In terms of gradual degradation, automakers and technology providers must factor in the ability of the installed sensors such as LiDAR, camera, ultrasound, etc., to perform at the same level it did at the beginning, if not greater, for the entire expected lifespan of the vehicle.
Additionally, they must answer what happens if the sensor begins to fail. How will the vehicle alert the driver that it requires maintenance? Will the vehicle automatically suspend its autonomous driving ability until that maintenance is completed?
As autonomous vehicles become more common, there will be additional regulations that come into play as well as various consumer habits that will help shape the future of the market.
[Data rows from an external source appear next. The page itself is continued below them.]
Source: an optimization exercise on an open RTL-to-GDS flow (aim: small area and a short achievable clock period). Production flows keep margins and buffers that such runs may drop. Where RTL was checked, it was by simulation tests only, not by an equivalence proof against the original. For run 1, only the layout was checked, not whether the RTL still works. No run shown here takes its clock network from TritonCTS; it comes from the design's own scripts or RTL. The flow treats the clock pin as an ideal source. Dropping or thinning the clock tree relies on that and would not hold on a real chip. Power and IR drop assume default switching activity.

==> flow/design.v, too long to show whole: its modules and the start of the top module <==
// module mul16_top: 15 lines
// module multiplier: 1647 lines
// module mul_fa: 4 lines
// module mul_a21oi: 3 lines
// module mul_inv: 3 lines
// module mul_nand2: 3 lines
// module mul_nor2: 3 lines
// module mul_o21ai: 3 lines
// module mul_xnor2: 3 lines
// module mul_xor2: 3 lines
// module mul_xnor: 3 lines
// module mul_or: 3 lines
// module mul_nand4: 3 lines
module mul16_top(
    input clk,
    input [15:0] a,
    input [15:0] b,
    output reg [31:0] res
);
  // ...
==> flow/flow/run.sh <==
#!/bin/bash
# Own layout flow: the standard ORFS flow (standard.sh), with
#  - port buffers of a small, fast buffer cell instead of the default delay buffer;
#  - the clock tree rebuilt after CTS as one level of four buffers driven by the clock
#    port (flatten_clock_core.tcl), which shortens the clock's insertion delay for all
#    registers alike;
#  - after that, and after global routing, timing repair aiming for setup slack above a
#    margin, so that the design is sized for the period it can reach rather than left at
#    minimum size by the loose clock.
# make's output goes to standard.log here; ORFS keeps each step's log in orfs/logs.
set -euo pipefail
cd "$(dirname "$0")/.."
export FLOW_DIR_OWN="$PWD/flow"
export FLOW_SETUP_MARGIN=0
export FLOW_IN_REG_CELL=sky130_fd_sc_hd__dfxtp_4
export BUFFER_PORTS_ARGS="-buffer_cell sky130_fd_sc_hd__buf_1"
export CTS_ARGS="-sink_clustering_enable -repair_clock_nets -dont_use_dummy_load -buf_list sky130_fd_sc_hd__clkbuf_8"
export POST_CTS_TCL="$PWD/flow/flatten_clock_post.tcl"
export PRE_GLOBAL_ROUTE_TCL="$PWD/flow/grt_margin.tcl"
bash standard.sh > standard.log 2>&1
==> flow/flow/flatten_clock_core.tcl <==
# Rebuild the clock tree that CTS made as a single level: the clock port drives
# NLEAF clock buffers directly, each driving the registers of one region of the
# core. This removes the root buffer level and so the clock's insertion delay
# (it does not skew registers against each other: all go through one buffer).
set nleaf 4
set bufcell sky130_fd_sc_hd__clkbuf_16
set block [ord::get_db_block]
set clknet [$block findNet clk]
# every register clock pin (sink) of the tree, and every clock-tree buffer
set sinks {}
set bufs {}
set todo [list $clknet]
while {[llength $todo]} {
  set net [lindex $todo 0]
  set todo [lrange $todo 1 end]
  foreach it [$net getITerms] {
    if {![$it isInputSignal] && [$it getIoType] ne "INPUT"} { continue }
    set inst [$it getInst]
    set m [[$inst getMaster] getName]
    if {[string match "sky130_fd_sc_hd__clkbuf*" $m] || [string match "sky130_fd_sc_hd__clkinv*" $m] || [string match "sky130_fd_sc_hd__buf*" $m]} {
      if {[lsearch -exact $bufs $inst] < 0} {
        lappend bufs $inst
        foreach o [$inst getITerms] {
          if {[$o isOutputSignal]} { lappend todo [$o getNet] }
        }
      }
    } else {
      lappend sinks $it
    }
  }
}
puts "flatten_clock: [llength $sinks] sinks, [llength $bufs] buffers"
# split the sinks into nleaf groups: halves by x, then each half by y
proc loc {it} {
  set b [[$it getInst] getBBox]
  return [list [expr {([$b xMin] + [$b xMax]) / 2}] [expr {([$b yMin] + [$b yMax]) / 2}]]
}
proc split_by {items idx} {
  set s [lsort -real -index 1 [lmap it $items {list $it [lindex [loc $it] $idx]}]]
  set n [expr {[llength $s] / 2}]
  return [list [lmap p [lrange $s 0 [expr {$n - 1}]] {lindex $p 0}] [lmap p [lrange $s $n end] {lindex $p 0}]]
}
set groups {}
foreach half [split_by $sinks 0] {
  foreach q [split_by $half 1] { lappend groups $q }
}
# remove the old tree
foreach inst $bufs {
  foreach o [$inst getITerms] {
    if {[$o isOutputSignal]} {
      set n [$o getNet]
      foreach it [$n getITerms] { $it disconnect }
      odb::dbNet_destroy $n
    }
  }
  odb::dbInst_destroy $inst
}
# one buffer per group, at the group's centre
set master [[ord::get_db] findMaster $bufcell]
set k 0
foreach g $groups {
  set sx 0; set sy 0
  foreach it $g { lassign [loc $it] x y; incr sx $x; incr sy $y }
  set cx [expr {$sx / [llength $g]}]; set cy [expr {$sy / [llength $g]}]
  set inst [odb::dbInst_create $block $master "clkbuf_leaf_$k"]
  set net [odb::dbNet_create $block "clknet_leaf_$k"]
  $net setSigType CLOCK
  [$inst findITerm A] connect $clknet
  [$inst findITerm X] connect $net
  foreach it $g { $it connect $net }
  $inst setLocation $cx $cy
  $inst setPlacementStatus PLACED
  puts "flatten_clock: clkbuf_leaf_$k drives [llength $g] sinks"
  incr k
}
==> flow/flow/flatten_clock_post.tcl <==
source $::env(FLOW_DIR_OWN)/flatten_clock_core.tcl
if {[info exists ::env(FLOW_IN_REG_CELL)] && $::env(FLOW_IN_REG_CELL) ne ""} {
  foreach inst [get_cells {a_r* b_r*}] {
    replace_cell $inst $::env(FLOW_IN_REG_CELL)
  }
}
detailed_placement
estimate_parasitics -placement
# size the design for the period it can reach: repair setup against a margin
set ::env(SETUP_SLACK_MARGIN) $::env(FLOW_SETUP_MARGIN)
repair_timing_helper
detailed_placement
check_placement -verbose
==> flow/flow/grt_margin.tcl <==
# the global-route stage's timing repair uses the same setup margin as after CTS
set ::env(SETUP_SLACK_MARGIN) $::env(FLOW_SETUP_MARGIN)
==> flow/standard.sh <==
#!/bin/bash
# synth_recipe.tcl (not shown) runs the flow's synth.tcl, then flattens the netlist and writes it again
# the make line also repeats each setting of config.mk as NAME=value (left out here)
make -C /OpenROAD-flow-scripts/flow DESIGN_CONFIG=/design/flow/config.mk WORK_HOME=/design/flow/orfs CLKGATE_MAP_FILE= SYNTH_SCRIPT=/design/flow/synth_recipe.tcl "${@:-finish}"
==> flow/config.mk <==
export PLATFORM = sky130hd
export DESIGN_NAME = mul16_top
export DESIGN_NICKNAME = mul16_top
export VERILOG_FILES = /design/flow/design.v
export SDC_FILE = /design/flow/constraint.sdc
export NUM_CORES = 4
export LEC_CHECK = 0
export CAP_MARGIN = 20
export CORE_MARGIN = 2
export CORE_UTILIZATION = 55
export SLEW_MARGIN = 20
export SYNTH_HIERARCHICAL = 1
==> flow/constraint.sdc <==
create_clock -name core_clock -period 22.0 [get_ports {clk}]
set_input_delay 4.4000 -clock core_clock [delete_from_list [all_inputs] [get_ports {clk}]]
set_output_delay 4.4000 -clock core_clock [all_outputs]
set_load 0.01 [all_outputs]
==> flow_summary.yaml, run 1 <==
status:
  result_of_the_run: "finished clean"
logic_synthesis:
  synth-compound-area-share_pct: 5.39
  yosys.area_share.xor_xnor_pct: 7.55
  synth-simple-area-share_pct: 15.7
  synthMuxAreaShare_pct: 0
  yosys.cell_count.top_type: "nand2_1"
  synth.top_cells.by_count: "297 x nand2_1, 195 x fa_1, 64 x dfxtp_1, 62 x buf_6, 50 x o21ai_1"
  synth.net_count: 1095
  netlist.top_cell.by_area: "fa_1"
worst_setup_path:
  cp-startpoint: "a_r[10]$_DFF_P_"
  crit_required_ns: 22.05
  worstSetupStartpointType: "register"
  timing.critical_path.slowest_cell_delay_ns: 0.59
  endpoint: "res[21]$_DFF_P_"
  crit_buf_inv: 1
global_routing:
  met1_usage_pct: 37.0
  use_met3_pct: 6.89
  number_of_antenna_violations_at_the_first_check_in_global_routing: 0
  grtUsageMet2_pct: 42.7
die:
  floorplan.die.width_microns: 130
detailed_routing:
  detail_route.iter0.violations: 432
  detailroute.wirelength.met2_mm: 9.64
  wl_met1_mm: 9.25
  met3RoutedLength_mm: 1.85
  top_signal_layer_used: "met4"
layout:
  largest_register_ff_count: 32
  biggest_register: "res"
  sh_seq_area_pct: 16.6
  utilization_pct: 55.3
  multi_input_logic_portion_of_the_cell_area_pct: 75.6
  sequential_cell_total: 64
placement:
  count_of_port_buffers_added_during_placement: 64
  dp_slack_ns: 16.42
power_and_ir_drop:
  peakVddDrop_uv: 136
  powerSeq_uw: 197
  p_total_uw: 1520
job:
  drv.max_cap_violation_count: 0
timing:
  slew-limit-headroom_pct: 71.8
Perhaps it will become an expectation that vehicle cameras need to be replaced every three years, just like consumers need to replace tires on a regular basis.
Synopsys provides a number of different tools that help customers model and design semiconductors and other components within the vehicle to create predictive failure rates and alternatives. For instance, Saber is used to design and verify the interaction of multiple technologies (electrical, mechanical, hydraulic, magnetic, etc.). It can also model environmental conditions such as heat, temperature, humidity, etc., and how those will change the characteristics of the device.
There are a few different factors that need to be considered when making sure autonomous vehicle sensors are secure. Hacking into a system is always a concern and needs to be addressed in both the software and hardware design phases.
The other less obvious security factor is attackers influencing the machine-learning technology embedded in the vehicle to react in a malicious way. For example, there was a U.K. study that introduced a video billboard that had been tampered with to show a stop sign for as little as a fraction of a second. Autonomous vehicles would sense the stop sign and stop because they were able to pick up that image and reacted to it the same way they would have had they sensed a stop sign on the roadway.
As the complexity and the capability of these devices increase, the different avenues in which cybersecurity attacks take place are also going to grow in proportion. Designers and automakers are going to have to find a way to update their defenses and manage these types of unintended reactions to protect against these nontraditional cyberattacks. Part of that defense should be a robust software lifecycle management program which allows organizations to apply lessons learned from their experience.
Vehicles being built today now have tens of thousands of lines of code; Tier 1 automotive suppliers need to manage and develop vehicles from a software security perspective over the lifetime of the vehicle to make sure it continues to operate as safely as it did when it first rolled off the production line (or even better).
As we discussed earlier, that same philosophy goes for the physical performance of the sensors themselves to combat against degradation. Keeping pace with all of the advancements in the sensor fusion space is challenging, but rewarding, as we continue to see autonomous vehicles drive into the mainstream.